ルイカは彼を下がらせると、真っすぐ祭壇に向かった。
ツクスナが跳ね上げ式の窓を次々と開けて、外光を入れていく。
ルイカは高杯の上で小さく燃えている火に、乾燥させた波波迦の木皮をくべ、串をかけた。
ぱちぱちと小さく火が爆ぜ、白い煙が立ちこめる。
ルイカは手慣れた様子で扇形をした白い骨を手に取り、焼けた串を押し当てる。できたひび割れを確認して溜め息をつき、新しい骨でもう一度同じ手順を繰り返した。
「あっ!」
思わず上がった驚きの声に、傍らに片膝を立てて跪いていたツクスナが顔を上げた。
「どうしましたか?」
ルイカはつかつかと彼に近づくと、何も言わずに二つの卜骨を手渡した。
「こちらは……このひび割れに見覚えがある。奴の居場所を示したものですね。奴は今も、同じ場所にとどまっているということ。しかし、こっちは何を占じたのですか?」
ヨウダキに関することについて占ったのだろうが、これまで見たことのない形のひび割れができていた。
「あの女の、わたしを狙う目的を占ったの。これまでと違う結果が出たわね」
「これまでと違う……結果」
今まで、ヨウダキの目的について何度占っても、同じ形状のひび割れができていた。それが、今回は明らかに違った結果——目的を示している。
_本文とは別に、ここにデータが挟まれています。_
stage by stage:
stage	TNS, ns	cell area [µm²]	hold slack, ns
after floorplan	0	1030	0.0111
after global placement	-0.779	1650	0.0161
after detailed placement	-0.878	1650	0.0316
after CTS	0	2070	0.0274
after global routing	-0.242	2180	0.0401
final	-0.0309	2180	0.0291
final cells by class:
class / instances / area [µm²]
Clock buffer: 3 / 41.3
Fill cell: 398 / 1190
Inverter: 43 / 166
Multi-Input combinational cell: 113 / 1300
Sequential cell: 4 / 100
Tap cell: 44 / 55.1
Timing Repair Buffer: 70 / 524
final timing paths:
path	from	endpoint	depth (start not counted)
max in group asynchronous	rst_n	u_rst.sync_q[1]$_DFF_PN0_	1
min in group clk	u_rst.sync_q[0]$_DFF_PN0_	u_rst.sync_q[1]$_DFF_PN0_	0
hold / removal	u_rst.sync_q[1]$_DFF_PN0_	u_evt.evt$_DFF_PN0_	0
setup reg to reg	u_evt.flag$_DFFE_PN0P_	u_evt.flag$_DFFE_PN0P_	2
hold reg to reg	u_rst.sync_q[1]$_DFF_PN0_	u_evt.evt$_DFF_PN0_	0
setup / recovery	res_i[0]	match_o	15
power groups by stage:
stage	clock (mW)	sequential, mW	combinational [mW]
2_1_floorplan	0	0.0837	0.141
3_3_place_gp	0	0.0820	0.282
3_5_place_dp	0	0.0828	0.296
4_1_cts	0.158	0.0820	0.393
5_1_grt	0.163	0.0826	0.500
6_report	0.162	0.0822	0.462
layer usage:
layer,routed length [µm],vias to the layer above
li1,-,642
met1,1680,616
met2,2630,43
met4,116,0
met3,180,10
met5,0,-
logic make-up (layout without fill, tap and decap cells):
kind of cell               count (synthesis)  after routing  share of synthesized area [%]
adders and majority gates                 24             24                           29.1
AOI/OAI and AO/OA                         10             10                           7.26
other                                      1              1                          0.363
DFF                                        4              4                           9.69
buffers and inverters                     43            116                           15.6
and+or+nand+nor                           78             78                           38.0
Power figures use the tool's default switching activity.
[src/rtl/pe_pkg.sv]
// Shared definitions for the pin event unit.
// Assumes a 16-bit data bus, 32 pins and 6-bit byte offsets.
package pe_pkg;

    localparam int ADDR_W = 6;

    typedef enum logic [ADDR_W-1:0] {
        RA_PEND_LO = 6'h08, RA_PEND_HI = 6'h0A,
        RA_EN_LO   = 6'h0C, RA_EN_HI   = 6'h0E,
        RA_MODE_LO = 6'h10, RA_MODE_HI = 6'h12,
        RA_POL_LO  = 6'h14, RA_POL_HI  = 6'h16,
        RA_LAT_LO  = 6'h18, RA_LAT_HI  = 6'h1A,
        RA_FSEL_LO = 6'h20, RA_FSEL_HI = 6'h22,
        RA_RSEL_LO = 6'h24, RA_RSEL_HI = 6'h26
    } reg_addr_e;

    // True when the offset selects one of the defined registers.
    function automatic logic is_mapped(input logic [ADDR_W-1:0] a);
        case (a)
            RA_PEND_LO, RA_PEND_HI, RA_EN_LO, RA_EN_HI,
            RA_MODE_LO, RA_MODE_HI, RA_POL_LO, RA_POL_HI,
            RA_LAT_LO, RA_LAT_HI, RA_FSEL_LO, RA_FSEL_HI,
            RA_RSEL_LO, RA_RSEL_HI: is_mapped = 1'b1;
            default: is_mapped = 1'b0;
        endcase
    endfunction

endpackage

[src/rtl/pe_sync.sv]
// Two-flop input synchroniser with one extra history stage.
// cur_o is the synchronised pin value and prev_o is its value one cycle earlier.
// Assumes the pins are asynchronous to clk. The reset is synchronous and active low.
module pe_sync #(
    parameter int W = 32
) (
    input  logic         clk,
    input  logic         rst_n,
    input  logic [W-1:0] pin_i,
    output logic [W-1:0] cur_o,
    output logic [W-1:0] prev_o
);

    logic [W-1:0] meta_q;
    logic [W-1:0] cur_q;
    logic [W-1:0] prev_q;

    // Resolve metastability, then keep one cycle of history for edge finding.
    always_ff @(posedge clk) begin
        if (!rst_n) begin
            meta_q <= '0;
            cur_q  <= '0;
            prev_q <= '0;
        end else begin
            meta_q <= pin_i;
            cur_q  <= meta_q;
            prev_q <= cur_q;
        end
    end

    assign cur_o  = cur_q;
    assign prev_o = prev_q;

    // the synchronised value is the pin value from two edges earlier
    a_r1_sync_latency: assert property (@(posedge clk) disable iff (!rst_n)
        ($past(rst_n) && $past(rst_n, 2)) |-> (cur_o == $past(pin_i, 2)));

endmodule
--- config.mk ---
export PLATFORM = sky130hd
export DESIGN_NAME = quad_edge_counter
export DESIGN_NICKNAME = d
export VERILOG_FILES = /design/src/rtl/qec_pkg.sv /design/src/rtl/qec_sync_filter.sv /design/src/rtl/qec_channel.sv /design/src/rtl/quad_edge_counter.sv
export SDC_FILE = /design/constraint.sdc
export NUM_CORES = 1
export LEC_CHECK = 0
export CORE_ASPECT_RATIO = 0.8
export CORE_UTILIZATION = 30
export CTS_CLUSTER_SIZE = 12
export DETAILED_ROUTE_END_ITERATION = 12
export DONT_BUFFER_PORTS = 1
export HOLD_SLACK_MARGIN = 0.15
export REMOVE_ABC_BUFFERS = 1
export SYNTH_ARGS = -nofsm -noshare
export SYNTH_HDL_FRONTEND = slang
export SYNTH_SLANG_ARGS = --single-unit
--- constraint.sdc ---
create_clock -name clk -period 9.8 [get_ports clk]
set_input_delay 0 -clock clk [delete_from_list [all_inputs] [get_ports clk]]
set_output_delay 0 -clock clk [all_outputs]
set_load 0.05 [all_outputs]
--- src/rtl/qec_pkg.sv ---
package qec_pkg;

  localparam int NUM_CH = 2;

  typedef enum logic [1:0] {
    ACT_HOLD  = 2'd0,
    ACT_INC   = 2'd1,
    ACT_DEC   = 2'd2,
    ACT_HOLD3 = 2'd3
  } act_e;

  typedef enum logic [1:0] {
    CTL_IGNORE    = 2'd0,
    CTL_GATE_LO   = 2'd1,
    CTL_INVERT_LO = 2'd2,
    CTL_GATE_HI   = 2'd3
  } ctl_mode_e;

  // Map an action code to a unit step.
  function automatic logic signed [1:0] code_to_delta(input logic [1:0] code);
    case (act_e'(code))
      ACT_INC: return 2'sb01;
      ACT_DEC: return 2'sb11;
      default: return 2'sb00;
    endcase
  endfunction

  // Apply the steering-line policy to a unit step.
  function automatic logic signed [1:0] steer(input logic signed [1:0] d,
                                              input logic [1:0] mode,
                                              input logic ctl);
    case (ctl_mode_e'(mode))
      CTL_GATE_LO:   return ctl ? d : 2'sb00;
      CTL_INVERT_LO: return ctl ? d : -d;
      CTL_GATE_HI:   return ctl ? 2'sb00 : d;
      default:       return d;
    endcase
  endfunction

  // Net of two unit steps, range -2..+2.
  function automatic logic signed [2:0] net_step(input logic signed [1:0] a,
                                                 input logic signed [1:0] b);
    return {a[1], a} + {b[1], b};
  endfunction

endpackage
==> src/rtl/sw_counter.sv <==
module sw_counter #(
    parameter int W = 8
) (
    input  logic         clk,
    input  logic         rst,
    input  logic         inc,
    output logic [W-1:0] value
);
    always_ff @(posedge clk) begin
        if (rst)      value <= '0;
        else if (inc) value <= value + 1'b1;
    end
endmodule

==> src/rtl/pkt_switch2x2.sv <==
module pkt_switch2x2
    import pktsw_pkg::*;
#(
    parameter int PKT_W = 8,
    parameter int DEPTH = 2,
    parameter int CNT_W = 8
) (
    input  logic                  clk,
    input  logic                  rst,
    input  logic [1:0]            in_valid,
    input  logic [1:0][PKT_W-1:0] in_data,
    output logic [1:0]            in_ready,
    output logic [1:0]            out_valid,
    output logic [1:0][PKT_W-1:0] out_data,
    input  logic [1:0]            out_ready,
    output logic [CNT_W-1:0]      count
);
    logic [1:0][PKT_W-1:0] in_head;
    logic [1:0][PKT_W-1:0] out_wdata;
    logic [1:0]            in_empty, in_full;
    logic [1:0]            out_empty, out_full, out_push;
    logic [1:0]            head_dst, head_hit;
    lane_t [1:0]           lane;
    logic                  inc;

    for (genvar i = 0; i < 2; i++) begin : g_in
        sw_fifo #(.W(PKT_W), .DEPTH(DEPTH)) u_in (
            .clk       (clk),
            .rst       (rst),
            .push      (in_valid[i] && !in_full[i]),
            .push_data (in_data[i]),
            .pop       (lane[i].go),
            .head      (in_head[i]),
            .empty     (in_empty[i]),
            .full      (in_full[i])
        );
        assign in_ready[i] = !in_full[i];
        assign head_dst[i] = in_head[i][0];
        assign head_hit[i] = tag_hit(in_head[i][3:1]);
    end

    sw_arbiter u_arb (
        .vld      (~in_empty),
        .dst      (head_dst),
        .hit      (head_hit),
        .out_full (out_full),
        .lane     (lane),
        .inc      (inc)
    );

    for (genvar j = 0; j < 2; j++) begin : g_out
        logic from0, from1;
        assign from0        = lane[0].go && (lane[0].dst == 1'(j));
        assign from1        = lane[1].go && (lane[1].dst == 1'(j));
        assign out_push[j]  = from0 || from1;
        assign out_wdata[j] = from0 ? in_head[0] : in_head[1];

        sw_fifo #(.W(PKT_W), .DEPTH(DEPTH)) u_out (
            .clk       (clk),
            .rst       (rst),
            .push      (out_push[j]),
            .push_data (out_wdata[j]),
            .pop       (out_ready[j] && !out_empty[j]),
            .head      (out_data[j]),
            .empty     (out_empty[j]),
            .full      (out_full[j])
        );
        assign out_valid[j] = !out_empty[j];
    end

    sw_counter #(.W(CNT_W)) u_cnt (
        .clk   (clk),
        .rst   (rst),
        .inc   (inc),
        .value (count)
    );
endmodule
--- src/rtl/burst_pkg.sv ---
package burst_pkg;
  // Strobes from control to datapath
  typedef struct packed {
    logic load;  // capture external address, restart beat count
    logic step;  // advance beat count by one
  } burstCmd_t;
endpackage

--- src/rtl/burst_ctrl.sv ---
module burst_ctrl
  import burst_pkg::*;
(
  input  logic      clk,
  input  logic      rst,
  input  logic      procStrobeN,
  input  logic      ctrlStrobeN,
  input  logic      advanceN,
  input  logic      chipEnN,
  output burstCmd_t cmd,
  output logic      selected
);
  logic anyStrobe;

  always_comb begin
    anyStrobe = !procStrobeN || !ctrlStrobeN;
    cmd.load  = anyStrobe;
    cmd.step  = !anyStrobe && selected && !advanceN;
  end

  always_ff @(posedge clk) begin
    if (rst)
      selected <= 1'b0;
    else if (anyStrobe)
      selected <= !chipEnN;
  end

  AST_CE_ON_LOAD: assert property (@(posedge clk) disable iff (rst)
    anyStrobe |=> (selected == !$past(chipEnN)));
  AST_CE_IGNORED: assert property (@(posedge clk) disable iff (rst)
    !anyStrobe |=> $stable(selected));
  AST_NO_STEP_DESEL: assert property (@(posedge clk) disable iff (rst)
    (!anyStrobe && !selected) |=> !selected);
endmodule

--- src/rtl/burst_datapath.sv ---
module burst_datapath
  import burst_pkg::*;
#(
  parameter int ADDR_W = 16,
  parameter int OFFS_W = 2
) (
  input  logic              clk,
  input  logic              rst,
  input  burstCmd_t         cmd,
  input  logic [ADDR_W-1:0] extAddr,
  output logic [ADDR_W-1:0] burstAddr
);
  localparam int HI_W = ADDR_W - OFFS_W;

  logic [ADDR_W-1:0] baseAddr;
  logic [OFFS_W-1:0] beatCnt;

  always_ff @(posedge clk) begin
    if (rst) begin
      baseAddr <= '0;
      beatCnt  <= '0;
    end else if (cmd.load) begin
      baseAddr <= extAddr;
      beatCnt  <= '0;
    end else if (cmd.step) begin
      beatCnt  <= beatCnt + 1'b1;
    end
  end

  // interleaved order: each offset bit toggled by the matching count bit
  for (genvar b = 0; b < OFFS_W; b++) begin : gOffs
    assign burstAddr[b] = baseAddr[b] ^ beatCnt[b];
  end
  assign burstAddr[ADDR_W-1:OFFS_W] = baseAddr[ADDR_W-1:OFFS_W];

  AST_LOAD_ADDR: assert property (@(posedge clk) disable iff (rst)
    cmd.load |=> (burstAddr == $past(extAddr)));
  AST_HIGH_FIXED: assert property (@(posedge clk) disable iff (rst)
    !cmd.load |=> $stable(burstAddr[ADDR_W-1:OFFS_W]));
  AST_HOLD: assert property (@(posedge clk) disable iff (rst)
    (!cmd.load && !cmd.step) |=> $stable(burstAddr));
  AST_STEP_MOVES: assert property (@(posedge clk) disable iff (rst)
    cmd.step |=> (burstAddr[OFFS_W-1:0] != $past(burstAddr[OFFS_W-1:0])));
  if (HI_W < 1) begin : gBadWidth
    initial $error("address narrower than offset");
  end
endmodule

--- src/rtl/burst_addr_gen.sv ---
module burst_addr_gen
  import burst_pkg::*;
#(
  parameter int ADDR_W = 16,
  parameter int OFFS_W = 2
) (
  input  logic              clk,
  input  logic              rst,
  input  logic [ADDR_W-1:0] extAddr,
  input  logic              procStrobeN,
  input  logic              ctrlStrobeN,
  input  logic              advanceN,
  input  logic              chipEnN,
  output logic [ADDR_W-1:0] burstAddr,
  output logic              addrValid
);
  burstCmd_t cmd;

  burst_ctrl uCtrl (
    .clk(clk), .rst(rst),
    .procStrobeN(procStrobeN), .ctrlStrobeN(ctrlStrobeN),
    .advanceN(advanceN), .chipEnN(chipEnN),
    .cmd(cmd), .selected(addrValid)
  );

  burst_datapath #(.ADDR_W(ADDR_W), .OFFS_W(OFFS_W)) uPath (
    .clk(clk), .rst(rst), .cmd(cmd),
    .extAddr(extAddr), .burstAddr(burstAddr)
  );
endmodule

--- config.mk ---
export PLATFORM = sky130hd
export DESIGN_NAME = burst_addr_gen
export DESIGN_NICKNAME = d
export VERILOG_FILES = /design/src/rtl/burst_pkg.sv /design/src/rtl/burst_ctrl.sv /design/src/rtl/burst_datapath.sv /design/src/rtl/burst_addr_gen.sv
export SDC_FILE = /design/constraint.sdc
export NUM_CORES = 1
export LEC_CHECK = 0
export ABC_AREA = 0
export BUFFER_PORTS_ARGS = -buffer_cell sky130_fd_sc_hd__clkbuf_2
export CAP_MARGIN = 20
export CORE_MARGIN = 2
export CORE_UTILIZATION = 45
export CTS_CLUSTER_SIZE = 10
export DETAILED_ROUTE_END_ITERATION = 10
export MAX_ROUTING_LAYER = met4
export PLACE_DENSITY = 0.84
export SYNTH_ARGS = -nofsm -noshare
export SYNTH_HDL_FRONTEND = slang
export SYNTH_SLANG_ARGS = --single-unit
--- constraint.sdc ---
create_clock -name clk -period 1 [get_ports clk]
set_clock_uncertainty 0.05 [all_clocks]
set_input_delay 0.1 -clock clk [delete_from_list [all_inputs] [get_ports clk]]
set_output_delay 0.1 -clock clk [all_outputs]
set_load 0.01 [all_outputs]
==> metrics.md <==
| Metric | Value |
|---|---|
| Run status | `finished, violations left` |
| Failing checks | `setup timing` |
| Hold Crit Start | `advanceN` |
| FF-to-FF path depth | `4` |
| Hold Path Cell Cnt | `4` |
| Cts bufs inserted | `3` |
| Count of input and output buffers | `38` |
| DR top layer | `met3` |
| Mapped Nets | `roughly 120` |
| Sink Count | `19` |
| Clk pin slew, worst setup/hold paths | `~0.10 ns` |
| Initial antenna violation count | `0` |
| Arrival time worst endpoint | `between 0.9 and 1 ns` |
| Die ar. | `roughly 2300 sq um` |
| Cells after Synth | `between 90 and 100` |
| Core Area | `roughly 1800 sq um` |
| Critical path peak fanout | `2` |
| Final WS setup | `-0.08507 ns` |
| R2r setup slk | `roughly 0.040 ns` |
| Worst hold path type | `in2reg` |
| Most frequent cells in the layout | `clkbuf_2, nand2_1, dlygate4sd3_1, dfxtp_1, a21oi_2` |
| Via count | `between 700 and 800` |
| Worst Path Class, Setup | `reg2out` |
| Crit path launch | `uPath.beatCnt[0]$_SDFFE_PP0P_` |
| ANT nets after route | `0` |
| Clk buf depth | `2` |
| Share of layout cells above drive strength 1 | `45.77%` |
| Power density over the cells | `1258 nW/um^2` |
| Critical-path cell list | `xor2_1 -> clkbuf_2` |
| Layout fillers | `approximately 180` |
| Sequential Area | `389.1 sq um` |
| Fin. Hold Viols | `0` |
| Worst skew pair latency | `approximately 0.28 ns` |
| Fmax | `about 0.92 GHz` |
| Row Count | `15` |
| Seq/Total Area, Yosys | `43.99%` |
| GRT Residual Overflow | `0` |
| Leakage | `around 0.00055 uW` |
| Die H | `47.83 um` |
| Die width | `between 40 and 50 um` |
| Gr usage total | `between 10% and 20%` |
| First-pass GRT wire length | `around 2.6 mm` |
| Vias in the first global route | `slightly below 700` |
| Initial Util | `about half` |
| Crit path largest cell delay | `0.35 ns` |
| Final #Nets | `between 150 and 200` |
| Min Tclk post-route | `around 1.1 ns` |
| Worst Hold Path EP | `uPath.beatCnt[0]$_SDFFE_PP0P_` |
| Synth Area per Inst | `8.733 sq um` |
| Via density | `between 4 and 5` |
| Max Cap Viol | `0` |
| Final Cycle Share | `108.5%` |
| Wl on met1 | `roughly 670 um` |
| Library cells used by synthesis | `18` |
| Post-Syn Area | `between 800 and 900 sq um` |
| CTS tree | `built` |
| CP max-delay cell | `dfxtp_2` |
| Synthesis-to-finish area growth | `34.44%` |
| Tot Pwr | `1462 uW` |
| Routed Wire Length | `roughly 1.7 mm` |
| CP required | `0.85 ns` |
| Multi-input gate area | `between 300 and 400 sq um` |
| Commonest non-fill, non-tap cell in the layout | `clkbuf_2` |
| Reg-to-reg endpoint | `uPath.beatCnt[1]$_SDFFE_PP0P_` |
| Ant. Diodes | `0` |
| Pins over their slew limit | `0` |
| Met3 Routed Length | `~95 um` |
| Root buffer cell | `clkbuf_4` |
| Remaining DRCs | `0` |
| Number of I/O pins | `39` |
| Met2 routed WL | `around 950 um` |
| Post-DP Area | `about 940 sq um` |
| Setup TNS | `-0.1472 ns` |
| Final setup violation count | `2` |
| Drt wl/cell | `between 10 and 15 um` |
| Post-route design area | `roughly 1200 sq um` |
| Slew HR | `roughly 60%` |
| 1st-iter DRT viols | `5` |
| H-Tree Level Count | `1` |
| Pin count of the biggest net entering global routing | `20` |
| Crit path capture type | `primary output` |
| Synthesis Warnings | `0` |
| FF+latch count, synth | `19` |
| RSZ-0062 raised after global routing | `yes` |
| Worst Max-Slew Pin Slew | `roughly 0.6 ns` |
| Worst vdd rail ir drop | `between 0.8 and 0.9 mV` |
| DRT Pass-1 Iters | `2` |
| RePlAce Congestion | `between 0.6 and 0.7` |
| Worst R2R Start | `uPath.beatCnt[0]$_SDFFE_PP0P_` |
| Crit start category | `register` |
| Hpwl dp | `1.198 mm` |
==> layer usage <==
layer  vias up  track usage, %
met2        26           32.80
met5         -               -
li1        389               -
met4         0           6.486
met3         0           3.396
met1       349           16.82
==> worst max-delay path by stage <==
stage,slack [ns],endpoint
detailed placement,-0.12,uPath.baseAddr[7]$_SDFFE_PP0P_
CTS,-0.09,burstAddr[1]
global placement,-0.07,uPath.baseAddr[8]$_SDFFE_PP0P_
finish,-0.09,burstAddr[0]
floorplan,0.11,uPath.beatCnt[0]$_SDFFE_PP0P_
global route,-0.15,burstAddr[1]
==> through the flow <==
| step | hold slack, ns | std cells | setup WS (ns) | util [%] |
|---|---|---|---|---|
| after global routing | 0.08313 | 167 | -0.1521 | 65.89 |
| after CTS | 0.07363 | 167 | -0.09322 | 65.67 |
| after detailed placement | 0.2417 | 144 | -0.1225 | 53.40 |
| after global placement | 0.2336 | 144 | -0.06972 | 53.40 |
| after floorplan | 0.1456 | 99 | 0.1096 | - |
| final | 0.08145 | 167 | -0.08507 | 65.89 |
==> cells by family (layout without fill, tap and decap cells) <==
kind of cell / Yosys count / in the layout / share of synthesized area, %
AOI/OAI and AO/OA: 17 / 17 / 14.47
buffers and inverters: 20 / 63 / 18.38
DFF: 19 / 19 / 43.99
and+or+nand+nor: 39 / 39 / 19.10
xor gates and xnor gates: 4 / 4 / 4.053
==> cell type report <==
class / count / share of cell area [%]
Timing Repair Buffer: 59 / 33.58
Clock buffer: 4 / 2.261
Multi-Input combinational cell: 60 / 27.99
Sequential cell: 19 / 33.48
Tap cell: 25 / 2.691
==> power breakdown <==
| part | internal, uW | leakage, uW | switching (uW) |
|---|---|---|---|
| logic | 143 | 0.000374 | 127 |
| registers | 803 | 0.000160 | 24.8 |
| clock network | 155 | 0.0000150 | 210 |
| total | 1100 | 0.000549 | 362 |
==> repair_timing <==
action                     CTS  global route
hold buffers                17             0
setup buffers                2             0
setup endpoints to repair    2             6
pin swaps                    1             1
hold endpoints to repair    17             0
resized for setup            4             4
==> critical path, delay by kind of cell (launching register included) <==
| kind | cells | cell delay [ns] |
|---|---|---|
| xor gates and xnor gates | 1 | 0.14 |
| DFF | 1 | 0.35 |
| buffers and inverters | 1 | 0.16 |
==> cell usage after synthesis, drive strengths merged <==
cell	n	area (sq um)
nand2	33	131.4
buf	19	153.9
dfxtp	19	380.4
a21oi	16	117.6
xor2	3	26.28
nor3	2	10.01
a211oi	1	7.510
and2	1	6.260
clkbuf	1	5.000
nand3b	1	7.510
nor2	1	3.750
nor2b	1	6.260
xnor2	1	8.760
==> flip-flops by register name (all words and copies together) (netlist names) <==
name and count:
uPath.baseAddr 16, uCtrl.selected 1, uPath.beatCnt 2
Note: power is estimated with default switching activity, not from simulation.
これまで『姫巫女を捕らえる』あるいは『操る』ということを示唆していたとすれば、今回は何を?
姫巫女から手を引いたとは思えない。
だとすると……。
二人の頭に浮かんだものは同じだった。しかし、ルイカは幼い顔に大人びた表情を浮かべてふっと笑い、ツクスナは表情を引き締めた。
「ツクスナ」
そう静かに呼んで、ルイカが彼のすぐ前に立った。
真っすぐ射るように見下ろす視線を受けて、彼も姿勢を正して向かい合う。
「おそらく次は、わたしを殺しにくる」
「はい。そのときは……」
言いかけたツクスナを、ルイカがすっと右手を上げて制した。
ルイカの達観したような表情と、小さな全身から放たれる威圧感に、彼は固まったように言葉が継げない。
「そのときは、手を出さないで」
「なっ……!」
ツクスナはその言葉に衝撃を受け、腰を浮かせた。
「どうしてですか! せっかく、防ぐ方法が見つかったというのに!」
思わず両腕を強く掴んだツクスナを、ルイカは何の迷いもない瞳で静かに見つめた。
「ずっと考えてたの。この身体に埋め込んだ蛇の力を遠隔操作しているのなら、この前のようにわたしを襲えば、わたしとあの女は力の糸で繋がる。居場所を突き止めるチャンスだわ。わたしの炎は、力に引火するんだもの、きっと力の出所を見つけられる」
「そのために、あえて攻撃を受けるというのですか?」
「そうよ。でないと、力の糸を辿れない」
「ですが、それは危険すぎます。次は間違いなく命を取りに来るのですよ! 今はやり過ごして、別の策を考えるべきです」
大きな手に握られた腕が痛かった。自分を危険な目に遭わせまいと、必死に説得する彼の思いは、さらに胸に痛い。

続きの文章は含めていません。